-
Notifications
You must be signed in to change notification settings - Fork 112
Description
I was getting a UserWarning: http.cookiejar bug! for a Unicode URL and after 4 hours of debugging seem to found the culprit.
After Webtest calls req.get_response for a Django WSGI application, the environment changes and no longer contains the raw URL-unquoted path but its UTF8-decoded equivalent. However, when extracting the cookies, Webtest still assumes that the path has the raw value, resulting in the following stacktrace:
File "/usr/lib/python3.12/http/cookiejar.py", line 1628, in make_cookies
ns_cookies = self._cookies_from_attrs_set(
^^^^^^^^^^^^^^^^^^^^^^^^^^^^^
File "/usr/lib/python3.12/http/cookiejar.py", line 1583, in _cookies_from_attrs_set
cookie = self._cookie_from_cookie_tuple(tup, request)

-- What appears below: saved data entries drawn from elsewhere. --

From an optimization exercise on the open Yosys and OpenROAD flow, aimed at small area, a short achievable clock period and few clock cycles per item; shortcuts taken in it are not production practice. Where RTL was checked, it was by simulation tests only, not by an equivalence proof against the original. For run 1, only the layout was checked, not whether the RTL still works.

**flow/config.mk**
```make
export PLATFORM = sky130hd
export DESIGN_NAME = ALU
export DESIGN_NICKNAME = ALU
export VERILOG_FILES = /design/flow/design.v
export SDC_FILE = /design/flow/constraint.sdc
export NUM_CORES = 4
export LEC_CHECK = 0
export CAP_MARGIN = 20
export CORE_MARGIN = 2
export CORE_UTILIZATION = 40
export PLACE_DENSITY = 0.6
export SETUP_SLACK_MARGIN = 5
export SLEW_MARGIN = 20
```
**flow/constraint.sdc**
```tcl
create_clock -name core_clock -period 11.0 [get_ports {clk}]
set_input_delay 2.2000 -clock core_clock [delete_from_list [all_inputs] [get_ports {clk}]]
set_output_delay 2.2000 -clock core_clock [all_outputs]
set_load 0.01 [all_outputs]
```
**flow/design.v**
```verilog
module ALU #(
    parameter WIDTH = 32
)(
    input [WIDTH-1:0] num_1,
    input [WIDTH-1:0] num_2,
    input [WIDTH-1:0] sub_reg_input,
    input [3:0] opcode,
    input clk,
    output [WIDTH-1:0] result,
    output [WIDTH-1:0] sub_reg_result,
    output done,
    output [3:0] flag
);
    reg  [3:0] op_r;      
    reg        first_r;   
    reg        rdy_r;     
    reg  [3:0] cnt;
    reg        mul_r;     
    reg        div_r;     
    wire same = (opcode == op_r);
    assign done = rdy_r & same;
    wire s_add = (opcode == 4'd0);
    wire s_sub = (opcode == 4'd1);
    wire s_mul = (opcode == 4'd2);
    wire s_div = (opcode == 4'd3);
    wire s_neg = (opcode == 4'd4);
    wire s_and = (opcode == 4'd5);
    wire s_or  = (opcode == 4'd6);
    wire s_xor = (opcode == 4'd7);
    wire s_not = (opcode == 4'd8);
    wire s_idle = opcode[3] & (opcode[2:0] != 3'd0);
    reg [33:0] H;       
    reg [32:0] L;       
    reg        qm1;     
    reg [31:0] Yr;      
    reg        ovf_r;   
    reg        sz_r;    
    reg        neg_r;   
    reg        w_r;     
    always @(posedge clk) Yr <= opcode[0] ? num_2 : num_1;
    wire [35:0] ys = {{4{Yr[31]}}, Yr};
    wire        sz = sub_reg_input[31];
    wire        sd = num_2[31];
    wire [31:0] n_hi = sub_reg_input ^ {32{sz}};
    wire [31:0] n_lo = num_1 ^ {32{sz}};
    wire [35:0] a_s = {{4{num_1[31]}}, num_1};
    wire [35:0] b_s = {{4{num_2[31]}}, num_2};
    wire        st_b   = s_add | s_sub | s_div;
    wire        st_inv = s_sub | s_neg | (s_div & ~sd);
    wire [35:0] st_m   = (st_b ? b_s : 36'd0) | (s_neg ? a_s : 36'd0);
    wire [35:0] st_x   = ((s_add | s_sub) ? a_s : 36'd0) | (s_div ? {4'b0, n_hi} : 36'd0);
    function [2:0] booth;   
        input b1, b0, bm;
        booth = {b1, (b1 & ~b0 & ~bm) | (~b1 & b0 & bm), b0 ^ bm};
    endfunction
    wire [2:0] bt0 = booth(L[2], L[1], qm1);
    wire [2:0] bt1 = booth(L[4], L[3], L[2]);
    wire       dinv = ~Yr[31];           
    wire        i0 = div_r ? dinv : bt0[2];
    wire        i1 = div_r ? dinv : bt1[2];
    wire [35:0] M0 = div_r ? {ys[34:0], 1'b0} :
                     ((bt0[0] ? ys : 36'd0) | (bt0[1] ? {ys[34:0], 1'b0} : 36'd0));
    wire [35:0] M1 = div_r ? ys :
                     ((bt1[0] ? {ys[33:0], 2'b0} : 36'd0) | (bt1[1] ? {ys[32:0], 3'b0} : 36'd0));
    wire [35:0] X0 = mul_r ? {{2{H[33]}}, H} : {H, L[32], L[31]};
    wire [35:0] S0 = X0 + (M0 ^ {36{i0}}) + {35'd0, i0};
    wire [35:0] O0 = (div_r & S0[35]) ? X0 : S0;
    wire        c1 = first_r ? st_inv : i1;
    wire [35:0] Y1 = (first_r ? st_m : M1) ^ {36{c1}};
    wire [35:0] X1 = first_r ? st_x : O0;
    wire [35:0] S1 = X1 + Y1 + {35'd0, c1};
    wire [35:0] O1 = (div_r & S1[35]) ? X1 : S1;
    wire w0 = (&S0[35:1]) | (w_r & L[32]);
    wire w1 = (&S1) | (w0 & L[31]);
    always @(posedge clk) begin
        op_r  <= opcode;
        mul_r <= s_mul;
        div_r <= s_div;
        if (s_idle) begin
            first_r <= 1'b1;
            rdy_r   <= 1'b0;
        end else if (first_r) begin
            first_r <= 1'b0;
            rdy_r   <= ~(s_mul | s_div) | (s_div & ~S1[35]);
            cnt     <= 4'd0;
        end else if (rdy_r | ~same) begin
            first_r <= 1'b1;
            rdy_r   <= 1'b0;
        end else begin
            cnt     <= cnt + 4'd1;
            rdy_r   <= mul_r ? (cnt == 4'd7) : (cnt == 4'd15);
        end
    end
    always @(posedge clk) begin
        if (first_r) begin
            H     <= s_div ? {2'b0, n_hi} : 34'd0;
            L[32:1] <= s_mul ? num_2 :
                       s_div ? n_lo :
                       s_and ? (num_1 & num_2) :
                       s_or  ? (num_1 | num_2) :
                       s_xor ? (num_1 ^ num_2) :
                       s_not ? ~num_1 : S1[31:0];
            L[0]  <= 1'b0;
            qm1   <= 1'b0;
            ovf_r <= ((s_add | s_sub | s_neg) & (S1[32] ^ S1[31])) | (s_div & ~S1[35]);
            sz_r  <= s_div & sz;
            neg_r <= s_div & (sz ^ sd);
            w_r   <= s_div & sz & (&S1);
        end else begin
            H     <= mul_r ? {{2{S1[35]}}, S1[35:4]} : O1[33:0];
            L     <= mul_r ? {S1[3:0], L[32:5], L[0]} : {L[30:1], ~S0[35], ~S1[35], L[0]};
            qm1   <= L[4];
            w_r   <= sz_r & w1;
        end
    end
    wire [32:0] q = {1'b0, L[32:1] ^ {32{neg_r}}} + {32'd0, neg_r ^ w_r};
    wire l_nz = |L[32:1];
    wire range_ovf = neg_r ? (~q[31] & (l_nz | w_r)) : (q[31] | q[32]);
    wire div_ovf = div_r & (ovf_r | range_ovf);
    assign result = div_ovf ? 32'd0 : q[31:0];
    assign sub_reg_result = (mul_r | (div_r & ~div_ovf & ~w_r)) ? (H[31:0] ^ {32{sz_r}}) : 32'd0;
    assign flag[3] = div_ovf | (~div_r & ovf_r);
    assign flag[2] = div_ovf | (~l_nz & ~w_r & (~mul_r | (H[31:0] == 32'd0)));
    assign flag[1] = ~div_ovf & (mul_r ? H[31] : q[31]);
    assign flag[0] = ~div_r & ovf_r;
endmodule
```
**flow/run.sh**
```bash
#!/bin/bash
# synth_recipe.tcl (not shown) runs the flow's synth.tcl, then flattens the netlist and writes it again
# the make line also repeats each setting of config.mk as NAME=value (left out here)
make -C /OpenROAD-flow-scripts/flow DESIGN_CONFIG=/design/flow/config.mk WORK_HOME=/design/flow/orfs CLKGATE_MAP_FILE= SYNTH_SCRIPT=/design/flow/synth_recipe.tcl finish
```
==> results.txt, run 1 <==
Post-synth ARST share - 0%
Min-Delay Startpoint - cnt[0]
Final Slew Violations - 0
Layout fillers - 4078
Worst-Margin Slew - 1.21 ns
WL/cell - 30.0 um
final worst path period share - 66.3%
number of H-tree levels - 4
WP buf/inv - 9
DR pass1 iterations - 7
FF+latch area - 2400 um^2
root buf cell - clkbuf_16
Max-cap violations - 0
cell row count - 78
CP Data Required Time - 11.40 ns
DIE HEIGHT - 218 um
clock latency (worst-skew pair) - 0.47 ns
clock sink count - 115
unrepaired setup endpoints after global routing - yes
largest net degree at the start of global routing - 91
# hold bufs at CTS - 0
most common cell in the netlist - nand2_1
top cells by count, synth - nand2_1 (230), o21ai_0 (218), a21oi_1 (206)
type of origin of the critical path - flop
Placeable Area - 45300 um^2
Final ANT Viol Nets - 0
multi-input logic area - 18100 um^2
final cell count without fillers - 3509
GRT Resource Usage Total - 42.8%
CP max-delay cell - or4_1
syn avg cell area - 7.14 um^2
FMAX - 137 MHz
Initial Util - 40.4%
nets@finish - 3130
family with the most delay on the worst path - compound AO/OA/AOI/OAI gates
Area growth, synth to finish - 50.8%
register area share after synthesis - 13.0%
DRC - 0
top cell type by total area after synthesis - dfxtp_1
minimum clock period - 7.29 ns
hold depth - 1
cell area after synthesis - 18300 um^2
top cells by area, synth - dfxtp_1 (12%), ha_1 (9.2%), xnor2_1 (8.3%)
status - no timing/DRC/antenna violations
clock skew - 0.0179 ns
cell count after synthesis - 2563
r2r endpoint - w_r
Final Util - 60.9%
Placer Congestion - 1.08
Rel. slew slack - 19.2%
Synth Flop Type - dfxtp_1
Worst Path Arrival - 7.68 ns
Setup CP Type - reg2reg
number of global-route vias before repair - 21900
Overflow after GRT - 0
Die X - 218 um
Syn Nets - 2801
path depth of the worst reg2reg path - 35
initial antenna violation count - 7
worst min-delay path class - reg2reg
dpl cells - 3195
endpoint class of the critical path - flop
final WL - 105000 um
Yosys cell types - 90
setup TNS - 0 ns
Critical R2R Launch - L[1]
CTS tree - done
crit-path max cell delay - 0.50 ns
Worst Hold End - cnt[0]
Crit Path Max Fanout - 7
DR iter-0 viols - 2997
die area - 47400 um^2
CTS Buf Count - 17
PortBufs - 169
Synth top area share - 11.8%
Most common cell on crit path - buf_12
share of cells above drive strength 1 - 33.2%
final hold vios - 0
Via density - 6.65
Reg clk slew, reported paths - 0.08 ns
yosys warns - 1
DR vias - 23300
first-pass GRT wire length - 149000 um
io pins - 170
CTS max path bufs - 2
FF-to-FF setup slack - 3.71 ns
FF+latch count, synth - 115
Detail Placement HPWL - 75000 um
Post-synth EDFFs - 7
setup violators final - 0
[area by class of cell]
cell class | count | share of cell area [%]
Antenna cell | 4 | 0.0363
Clock buffer | 17 | 1.54
Clock inverter | 15 | 0.662
Inverter | 113 | 1.66
Multi-Input combinational cell | 2145 | 65.6
Sequential cell | 115 | 8.70
Tap cell | 600 | 2.72
Timing Repair Buffer | 500 | 19.1
[per-layer routing]
metal,GRT usage [%],part of all wire (%),up-vias
li1,-,-,10100
met1,54.4,39,11400
met2,64.2,43,1486
met3,13.0,12,357
met4,24.2,6.7,6
met5,0,0.038,-
[cells in the final DEF (no fill, tap or decap), types with 24 or more instances in the layout]
cell type	count
dfxtp_1	100
ha_1	92
a211oi_1	24
nand3_1	36
a22oi_1	34
a221o_1	32
ha_4	30
nand2_1	214
a221oi_1	40
xnor2_1	160
clkdlybuf4s50_1	96
and2_4	38
nor2_4	42
xor2_1	82
buf_4	223
nor3_1	27
a211oi_2	24
nand2b_1	24
a21o_1	27
inv_1	106
o21ai_0	158
o21ai_1	30
a21oi_1	148
buf_6	111
mux2i_1	55
o211ai_1	40
buf_12	30
mux2_2	44
a21oi_2	36
nor2_1	153
[worst register-to-register path: cells and delay by family, from the launching register on]
kind                       cells  cell delay (ns)
buffers and inverters          9             1.10
muxes                          1             0.33
and+or+nand+nor                9             1.80
xor gates and xnor gates       1             0.19
AOI/OAI and AO/OA             13             2.80
DFF                            1             0.39
adders and majority gates      2             0.61
[sequential cells by signal, summed over array words and instances (netlist names), 4 cells and up]
| signal | flops |
|---|---|
| H | 34 |
| L | 32 |
| Yr | 32 |
| cnt | 4 |
| op_r | 4 |
[per-stage QoR]
stage | cell area, um^2 | hold slack, ns | setup slack (ns)
6_report | 27600 | 0.591 | 3.71
5_1_grt | 27600 | 0.639 | 3.55
4_1_cts | 26200 | 0.592 | 3.96
3_5_place_dp | 21000 | 0.582 | 1.43
3_3_place_gp | 21000 | 0.577 | 1.54
2_1_floorplan | 19100 | 0.492 | 4.45
[worst max path at each step]
stage	start	endpoint	cells past startpoint
after floorplan	opcode[0]	w_r	20
after global placement	L[2]	H[30]	27
after detailed placement	L[2]	H[30]	27
after CTS	L[1]	w_r	31
after global routing	L[1]	w_r	34
final	L[1]	w_r	35
[timing repair]
item                                    CTS  global route
cloned                                   20             1
resized for setup                       836           195
endpoints found under the setup margin  137           136
pin swaps                               164           103
buffers inserted                        187            70
[cells by family after synthesis]
| family | share of synthesized area [%] |
|---|---|
| compound gates | 32.3 |
| xor+xnor | 13.0 |
| fa+ha+maj | 9.45 |
| buf+inv | 6.49 |
| flops | 13.0 |
| mux | 6.54 |
| simple gates | 19.3 |
==> run 2, diff against run 1 <==
--- a/flow/design.v
+++ b/flow/design.v
@@ -72,4 +72,9 @@
     wire [35:0] O1 = (div_r & S1[35]) ? X1 : S1;
-    wire w0 = (&S0[35:1]) | (w_r & L[32]);
-    wire w1 = (&S1) | (w0 & L[31]);
+    wire [35:0] a0 = X0, b0 = M0 ^ {36{i0}};
+    wire [35:0] a1 = X1, b1 = Y1;
+    wire e0 = (~(a0[1] ^ b0[1]) == ((a0[0] & b0[0]) | ((a0[0] | b0[0]) & i0))) &
+              (&(~(a0[35:2] ^ b0[35:2]) ~^ (a0[34:1] & b0[34:1])));
+    wire e1 = (~(a1[0] ^ b1[0]) == c1) & (&(~(a1[35:1] ^ b1[35:1]) ~^ (a1[34:0] & b1[34:0])));
+    wire w0 = e0 | (w_r & L[32]);
+    wire w1 = e1 | (w0 & L[31]);
     always @(posedge clk) begin
@@ -107,3 +112,3 @@
             neg_r <= s_div & (sz ^ sd);
-            w_r   <= s_div & sz & (&S1);
+            w_r   <= s_div & sz & e1;
         end else begin
==> results.txt, run 2 <==
Overflow after GRT - 0
DR vias - 22600
io pins - 170
final WL - 100000 um
CTS Buf Count - 17
Setup CP Type - reg2reg
Biggest register - H
Worst-Margin Slew - 1.31 ns
clock sink count - 115
final worst path period share - 64.0%
root buf cell - clkbuf_16
FF+latch area - 2400 um^2
syn avg cell area - 7.15 um^2
Critical R2R Launch - L[2]
multi-input logic area - 17800 um^2
Initial Util - 40.6%
Max-cap violations - 0
Yosys cell types - 89
Placeable Area - 46700 um^2
FMAX - 142 MHz
PortBufs - 169
Most common cell on crit path - o21ai_4
CTS max path bufs - 2
most common cell after layout, fill and taps aside - inv_1
Die X - 222 um
Synth Flop Type - dfxtp_1
largest net degree at the start of global routing - 68
Min-Delay Startpoint - cnt[0]
Worst Hold End - cnt[0]
number of H-tree levels - 4
minimum clock period - 7.04 ns
Worst Path Arrival - 7.41 ns
Rel. slew slack - 11.7%
top cells by count, synth - nor2_1 (266), inv_1 (261), nand2_1 (251)
path depth of the worst reg2reg path - 34
yosys warns - 1
design area - 26900 um^2
CTS tree - done
Final ANT Viol Nets - 0
initial antenna violation count - 3
nets@finish - 3248
GRT Resource Usage Total - 38.9%
DIE HEIGHT - 222 um
register area share after synthesis - 12.5%
Syn Nets - 2954
placed inst area - 21200 um^2
r2r endpoint - H[28]
hold depth - 1
unrepaired setup endpoints after global routing - yes
number of flip-flops under the largest register name - 34
clock skew - 0.0149 ns
Reg clk slew, reported paths - 0.06 ns
CP max-delay cell - dfxtp_4
worst min-delay path class - reg2reg
CP Data Required Time - 11.37 ns
most frequent cells in the layout - inv_1 (252), nand2_1 (235), nor2_1 (194)
setup TNS - 0 ns
DR pass1 iterations - 25
share of cells above drive strength 1 - 28.7%
clock latency (worst-skew pair) - 0.46 ns
DRC - 0
status - no timing/DRC/antenna violations
final hold vios - 0
type of origin of the critical path - flop
Via density - 6.34
first-pass GRT wire length - 142000 um
number of global-route vias before repair - 21100
setup violators final - 0
WL/cell - 28.1 um
Area growth, synth to finish - 42.3%
most common cell in the netlist - nor2_1
cell area after synthesis - 18900 um^2
Post-synth EDFFs - 7
Placer Congestion - 1.04
die area - 49100 um^2
Post-synth ARST share - 0%
FF+latch count, synth - 115
cell row count - 79
DR iter-0 viols - 2879
crit-path max cell delay - 0.38 ns
Final Slew Violations - 0
top cells by area, synth - dfxtp_1 (11%), ha_1 (9.0%), xnor2_1 (8.6%)
Synth top area share - 11.4%
top cell type by total area after synthesis - dfxtp_1
Layout fillers - 4287
Crit Path Max Fanout - 8
endpoint class of the critical path - flop
FF-to-FF setup slack - 3.96 ns
Regs by FF count - H x34, L x32, Yr x32
Detail Placement HPWL - 72300 um
cell count after synthesis - 2649
# hold bufs at CTS - 0
run 2: cell count changes in the layout (fill, tap and decap cells not counted), sizes merged, moves of 16 or more:
| cell | before | now |
|---|---|---|
| a21o | 29 | 13 |
| a21oi | 206 | 179 |
| a221o | 32 | 8 |
| a221oi | 52 | 20 |
| a22o | 7 | 32 |
| a31oi | 26 | 42 |
| and2 | 48 | 24 |
| buf | 398 | 346 |
| fa | 2 | 68 |
| inv | 121 | 261 |
| nand2 | 235 | 254 |
| nor2 | 203 | 267 |
| o21ai | 222 | 187 |
run 2: how the worst max path moves through the flow:
stage               start     to  cells past startpoint
global placement    div_r  H[11]                     29
floorplan            L[2]  H[23]                     35
detailed placement  div_r  H[11]                     29
CTS                  L[1]  ovf_r                     34
global route         L[1]  H[29]                     35
finish               L[2]  H[28]                     34
run 2: layer usage:
metal	vias up	share of wire (%)	GRT usage [%]
met4	2	7.5	23.2
li1	9806	-	-
met2	1603	43	59.6
met3	373	12	7.74
met5	-	0.0090	0
met1	10800	38	50.6
run 2: critical path: cells and delay by family, from the launching register on:
family / cells / cell delay [ns]
compound gates: 14 / 2.69
simple gates: 7 / 1.37
fa+ha+maj: 4 / 1.12
buf+inv: 5 / 0.54
mux: 2 / 0.43
xor+xnor: 2 / 0.43
flops: 1 / 0.38
run 2: final cells by class:
type                    count  area share [%]
diodes                      1         0.00929
clock buffers              22            1.72
clock inverters            10           0.399
inverters                 262            3.68
multi-input cells        2098            66.2
flip-flops and latches    115            8.92
well taps                 607            2.82
repair buffers            449            16.3
run 2: per-stage QoR:
step	instances	worst slack (ns)	hold WS [ns]	utilization (%)
after floorplan	2649	4.79	0.533	-
after global placement	3269	2.06	0.570	45.5
after detailed placement	3270	1.92	0.582	45.5
after CTS	3459	4.06	0.591	52.4
after global routing	3563	3.79	0.617	57.7
final	3564	3.96	0.591	57.7
run 2: repair_timing:
action                                 CTS  global route
gates cloned                            22             2
endpoints found under the hold margin    0             0
buffers inserted                       135           101
gates resized for setup                542           404
setup endpoints to repair              137           136
pin swaps                              112           202
run 2: kinds of logic (layout without fill, tap and decap cells):
logic type,count (synthesis),after routing,synth area share [%]
and+or+nand+nor,754,767,18.1
AOI/OAI and AO/OA,745,745,25.5
other,0,1,0
xor gates and xnor gates,290,290,13.5
muxes,90,92,4.98
adders and majority gates,204,204,16.2
buffers and inverters,451,743,9.20
DFF,115,115,12.5
Testbench counts of run 2, summed over its fixed seeds: cycles 159,008, ops 24,000.

static timing again, ports no longer ideal:
The results above use ideal ports. As a check the final layouts listed here were re-extracted and re-timed, cells and wires unchanged. Step 1: set_driving_cell puts a clkbuf_16 on clk and a buf_2 on each other input, an assumption about the parent block. Step 2 also shifts input and output timing later by t, the mid clock arrival at the registers, as if the neighbouring blocks saw the same clock. Slacks: ideal / step 1 / step 2; pairs: ideal / step 1.
run	t, ns	slack for setup (ns)	latest minus earliest clock arrival (ns)	slew at the worst register clock pin (ns)	pins driven straight from the clock port
run 1	0.511	3.711 / 3.711 / 3.345	0.018 / 0.018	0.08 / 0.08	1
run 2	0.508	3.955 / 3.955 / 3.708	0.015 / 0.015	0.07 / 0.07	1
After both steps every run listed still meets setup and hold. The setup slack of run 1, which loses most, moves by 0.000 ns with the drivers and by -0.366 ns with both steps.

^^^^^^^^^^^^^^^^^^^^^^^^^^^^^^^^^^^^^^^^^^^^
File "/usr/lib/python3.12/http/cookiejar.py", line 1532, in _cookie_from_cookie_tuple
req_host, erhn = eff_request_host(request)
^^^^^^^^^^^^^^^^^^^^^^^^^
File "/usr/lib/python3.12/http/cookiejar.py", line 642, in eff_request_host
erhn = req_host = request_host(request)
^^^^^^^^^^^^^^^^^^^^^
File "/usr/lib/python3.12/http/cookiejar.py", line 627, in request_host
url = request.get_full_url()
^^^^^^^^^^^^^^^^^^^^^^
File "/home/venvs/p312/lib/python3.12/site-packages/webtest/utils.py", line 125, in get_full_url
return self._request.url
^^^^^^^^^^^^^^^^^
File "/home/venvs/p312/lib/python3.12/site-packages/webob/request.py", line 497, in url
url = self.path_url
^^^^^^^^^^^^^
File "/home/venvs/p312/lib/python3.12/site-packages/webob/request.py", line 469, in path_url
bpath_info = bytes_(self.path_info, self.url_encoding)
^^^^^^^^^^^^^^
File "/home/venvs/p312/lib/python3.12/site-packages/webob/descriptors.py", line 70, in fget
return req.encget(key, encattr=encattr)
^^^^^^^^^^^^^^^^^^^^^^^^^^^^^^^^
File "/home/venvs/p312/lib/python3.12/site-packages/webob/request.py", line 167, in encget
return bytes_(val, 'latin-1').decode(encoding)
^^^^^^^^^^^^^^^^^^^^^^
File "/home/venvs/p312/lib/python3.12/site-packages/webob/compat.py", line 33, in bytes_
return s.encode(encoding, errors)
^^^^^^^^^^^^^^^^^^^^^^^^^^
UnicodeEncodeError: 'latin-1' codec can't encode character '\u0109' in position 1: ordinal not in range(256)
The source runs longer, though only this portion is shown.